医療費・介護費など社会保障に関する給付と、負担のバランスが崩壊しつつあるのが現状です。

今後の動向

2011年の法改正により、サ高住は爆発的に件数が増えました。

2011年当初は112棟3,448戸であったのが、2017年には6,668棟218,195戸となり、今後も増えることが予想されています。既存の事業者による新規開設の他、異業種からの新規参入も活発です。

一方、サ高住の施設間で入居者獲得が激化しており、1施設あたりの入居率は低下し、経営不振に陥るケースも増えています。

サ高住の競争激化や、介護報酬の引き下げが将来的に起こると予想して、事業が堅調な今のうちに他社へ売却をする経営者もいます。

2015年の介護報酬改定では、マイナス2.27%となっており、ほぼ全ての介護サービスの基本報酬が引き下げられ、基本報酬全体の改定率は4.48%の減額となりました。

さらに、2018年の介護報酬改定では、医療との連携を求める報酬改定が行われ、医療機関との連携が難しい介護事業者には厳しい今後が予想されています。

現状では、サ高住のM&Aでは売り手よりも買い手の数が多く、良い評価が付きやすい傾向にあります。サ高住を売りたいと考えている経営者にとっては、今がベストなタイミングでしょう。

サ高住を売りたいときの流れ

サ高住を売りたい場合、どのような流れでM&Aでの売却を進めていけばよいのでしょうか?

ここでは、サ高住を売却する際の流れを解説します。

▷関連記事:M&Aとは?M&Aの意味・流れ・手法など基本を分かりやすく【動画付】

▷関連記事:M&A仲介とは?仲介会社のメリットや選び方、FAとの違い【動画付き】

①仲介会社を選ぶ

サ高住を他の事業者に売りたい場合、まずはM&Aの専門家である仲介会社を選定することが重要です。

M&Aの際には、契約までに必要な手続き、企業価値評価や事前検討事項のブラッシュアップ、買い手とのマッチング、条件交渉などを支援してくれるM&A仲介会社に依頼するのが一般的です。

仲介会社を介してM&Aをすることで結果に大きな違いが出るので、まずは信頼できる仲介会社を選んで相談しましょう。

②仲介会社と秘密保持契約を結ぶ

M&A仲介会社を選定したら、実際に契約を交わしましょう。

この際に、専門家と秘密保持契約(NDA)を締結します。

秘密保持契約は、新規取引や商談、打ち合わせなどで自社の秘密情報を相手に開示しなければならない場合に必要で、特にM&Aを行う場合、秘密保持契約の締結が重要になります。

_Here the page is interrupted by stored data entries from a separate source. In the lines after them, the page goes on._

Background: an optimization exercise with open tools, aiming at small area, a short achievable clock period and few clock cycles. Do not read the settings as production practice.
At most, simulation tests tie the RTL to the original design; equivalence was not proved.

Setup of green:
## rrr_codec
module rrr_codec (
    input  wire        clk,
    input  wire        rst,       
    input  wire        start,
    input  wire [1:0]  op,        
    input  wire [63:0] arg0,
    input  wire [63:0] arg1,
    output wire        ready,
    output reg         done,
    output reg         fault,     
    output wire [63:0] finfo,     
    output wire [63:0] res0,
    output wire [63:0] res1
);
    localparam [1:0] OP_BINOM  = 2'd0;
    localparam [1:0] OP_CLSZ   = 2'd1;
    localparam [1:0] OP_ENCODE = 2'd2;
    localparam [1:0] OP_DECODE = 2'd3;
    localparam [2:0] S_IDLE  = 3'd0;
    localparam [2:0] S_INIT  = 3'd1;    
    localparam [2:0] S_BRD   = 3'd2;    
    localparam [2:0] S_ELOOP = 3'd3;    
    localparam [2:0] S_EFIN  = 3'd4;    
    localparam [2:0] S_DCHK  = 3'd5;    
    localparam [2:0] S_DSTEP = 3'd6;    
    reg [2:0]  state;
    reg [1:0]  op_q;
    reg [63:0] a;         
    reg [63:0] b;         
    reg [5:0]  rn;        
    reg [4:0]  rk;        
    reg [4:0]  kq;        
    reg [5:0]  kpop;      
    reg        dense;     
    assign ready = (state == S_IDLE);
    assign res0  = a;
    assign finfo = a;
    assign res1  = b;
    function [59:0] binom;
        input [5:0] n;
        input [4:0] k;
        begin
            case ({n, k})
                11'd0: binom = 60'd1;
                11'd32: binom = 60'd1;
                11'd33: binom = 60'd1;
                11'd64: binom = 60'd1;
                11'd65: binom = 60'd2;
                11'd66: binom = 60'd1;
                11'd96: binom = 60'd1;
                11'd97: binom = 60'd3;
                11'd98: binom = 60'd3;
                11'd99: binom = 60'd1;
                11'd128: binom = 60'd1;
                11'd129: binom = 60'd4;
                11'd130: binom = 60'd6;
                11'd131: binom = 60'd4;
                11'd132: binom = 60'd1;
                11'd160: binom = 60'd1;
                11'd161: binom = 60'd5;
                11'd162: binom = 60'd10;
                11'd163: binom = 60'd10;
                11'd164: binom = 60'd5;
                11'd165: binom = 60'd1;
                11'd192: binom = 60'd1;
                11'd193: binom = 60'd6;
                11'd194: binom = 60'd15;
  ...
Size in the first run: roughly 57000 um2 of cells after synthesis.
Settings: LEC_CHECK=0, ABC_AREA=1, CAP_MARGIN=20, CORE_MARGIN=2, CORE_UTILIZATION=20, PLACE_DENSITY=0.35, SLEW_MARGIN=20, SYNTH_MEMORY_MAX_BITS=262144; clock period 10.0 ns.
run.sh (not shown) runs the stock make flow with config.mk's settings and CLKGATE_MAP_FILE= SYNTH_SCRIPT=/design/flow/synth_recipe.tcl, a recipe that flattens the netlist after the stock synthesis.
The flow ended early for green: it failed with a tool error in 5_1_grt.
Testbench counts of green, summed over its fixed seeds: cycles 81,293.
Here is what was changed in the inputs of orange compared with green.
- a change of CORE_UTILIZATION from 20 to 40
- a change of PLACE_DENSITY from 0.35 to 0.6
==> run notes <==
- For orange, the flow was terminated by a tool error in 5_1_grt and produced no final design.
- For area of the mapped netlist, green and orange come out practically identical.
- orange vs green: height of the die down by more than a quarter
- Compared with green, orange shows cell total after placement that has gone down by more than 10%.
- green -> orange: number of cells produced by synthesis delta 0, exact match

## the previous run
Another version of the RTL of rrr_codec (not shown whole).
Size: roughly 12,000 cells after synthesis, ~0.075 mm² of cells after synthesis.
clock: 10.0 ns
lec_check: 0
abc_area: 1
cap_margin: 20
core_margin: 2
core_utilization: 30
place_density: 0.45
slew_margin: 20
synth_memory_max_bits: 262144
The previous run got as far as 5_1_grt, where a tool error ended the run.
### the previous run -> the current run
-- flow/config.mk --
<<< the previous run, line 10
export CORE_MARGIN = 2
export CORE_UTILIZATION = 30
export PLACE_DENSITY = 0.45
export SLEW_MARGIN = 20
>>> the current run, line 10
export CORE_MARGIN = 2
export CORE_UTILIZATION = 22
export PLACE_DENSITY = 0.35
export SLEW_MARGIN = 20
Results
The current run did not finish: a tool error stopped it during 5_1_grt. Looking at initial standard-cell utilization of the core, the current run sits 8.0 points below the previous run. Area after detailed placement delta for the current run relative to the previous run: about 1% higher. The current run falls short of the previous run in HPWL after detailed placement. Number of buffers inserted during clock tree synthesis, the current run and the previous run, higher one = the previous run. Delta (the current run minus the previous run): simple logic cell fraction of the synthesized area saw little to no change; global placement routability congestion saw an increase. The current run vs the previous run: number of cells in the design after placement up by a few percent. Post-synthesis cell count: the current run vs the previous run identical. Compared to the previous run, the current run has count of cells resized by post-cts repair 14 higher. Horizontal extent of the die: the current run vs the previous run up about 17%.
No run of this note included a check of the RTL's function; only the layout flow was run.
What follows belongs to an exercise in optimizing a design on an open flow for small area, a short achievable clock period and few clock cycles; a production flow would make more cautious choices. Function was not checked in any run shown here: the RTL went through the layout flow alone.

## flow/design.v (module list and top-level ports; edited modules follow where they fit)
// module als_div: 776 lines
// module als_codec: 134 lines
// module als_core: 1894 lines
module als_core (
    input  wire        clk,
    input  wire        rst,           
    input  wire        cmd_valid,
    input  wire [31:0] cmd_cw,
    input  wire [31:0] cmd_opd,
    output reg         busy,
    output reg         rsp_valid,
    output reg  [2:0]  rsp_status,
    output wire [31:0] rsp_result
);
  // ...
==> flow/run.sh <==
#!/bin/bash
# synth_recipe.tcl (not shown) runs the flow's synth.tcl, then flattens the netlist and writes it again
# the make line also repeats each setting of config.mk as NAME=value (left out here)
make -C /OpenROAD-flow-scripts/flow DESIGN_CONFIG=/design/flow/config.mk WORK_HOME=/design/flow/orfs CLKGATE_MAP_FILE= SYNTH_SCRIPT=/design/flow/synth_recipe.tcl finish
==> flow/config.mk <==
export PLATFORM = sky130hd
export DESIGN_NAME = als_core
export DESIGN_NICKNAME = als_core
export VERILOG_FILES = /design/flow/design.v
export SDC_FILE = /design/flow/constraint.sdc
export NUM_CORES = 4
export LEC_CHECK = 0
export ABC_AREA = 1
export CAP_MARGIN = 20
export CORE_MARGIN = 2
export CORE_UTILIZATION = 40
export SETUP_SLACK_MARGIN = 4.0
export SLEW_MARGIN = 20
==> flow/constraint.sdc <==
create_clock -name core_clock -period 10.0 [get_ports {clk}]
set_input_delay 2.0000 -clock core_clock [delete_from_list [all_inputs] [get_ports {clk}]]
set_output_delay 2.0000 -clock core_clock [all_outputs]
set_load 0.01 [all_outputs]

売却が成立する前に、情報が漏えいしてしまうと、M&A自体が不成立に終わってしまう可能性もあります。また、風評などによりその後の経営にも大きなダメージを受けてしまいます。

情報の取扱いはとても大切なので、M&A仲介会社に依頼する際には必ず秘密保持契約を締結しましょう。

③自社の情報をまとめる

M&Aをする際には、事業内容や売却条件などをまとめた概要書を相手方に提示し、交渉を打診します。

まずは、自社企業の情報を整理してまとめましょう。

④仲介会社から買い手候補の提案を受ける

仲介会社は、サ高住の決算情報や強み・弱み、業界の動向、市場分析を踏まえて、売却の目的や希望条件を事前に設計します。
その内容に基づいて、相性がよさそうな買い手候補を探し出し、提案してくれます。

⑤両企業のマッチングを行う

買い手候補の企業へ、事業内容や売却条件などをまとめた概要書を提示し、交渉を打診します。
相手の企業が交渉に興味を示した場合は、社名を含むより詳細な情報を交換して、今後の交渉に関する検討を実施します。
その後、両企業間の面談を行って、お互いのM&Aの意思を確認していきます。

⑥基本合意書の締結をする

初期の交渉と面談で話がまとまり、M&Aに合意したら、基本合意書を締結します。

基本合意書では、以下の内容を定めます。

  • ・現時点での暫定的な売却条件
  • ・今後の交渉に関する義務(一定期間の独占交渉権)

⑦デューディリジェンス

基本合意が締結したら、買い手企業はデューディリジェンスに入ります。

デューディリジェンスとは、投資対象となる企業や投資先の価値・リスクなどを調査することです。M&Aをする上で支障となる問題点やリスクを事前に抽出して、対応を検討します。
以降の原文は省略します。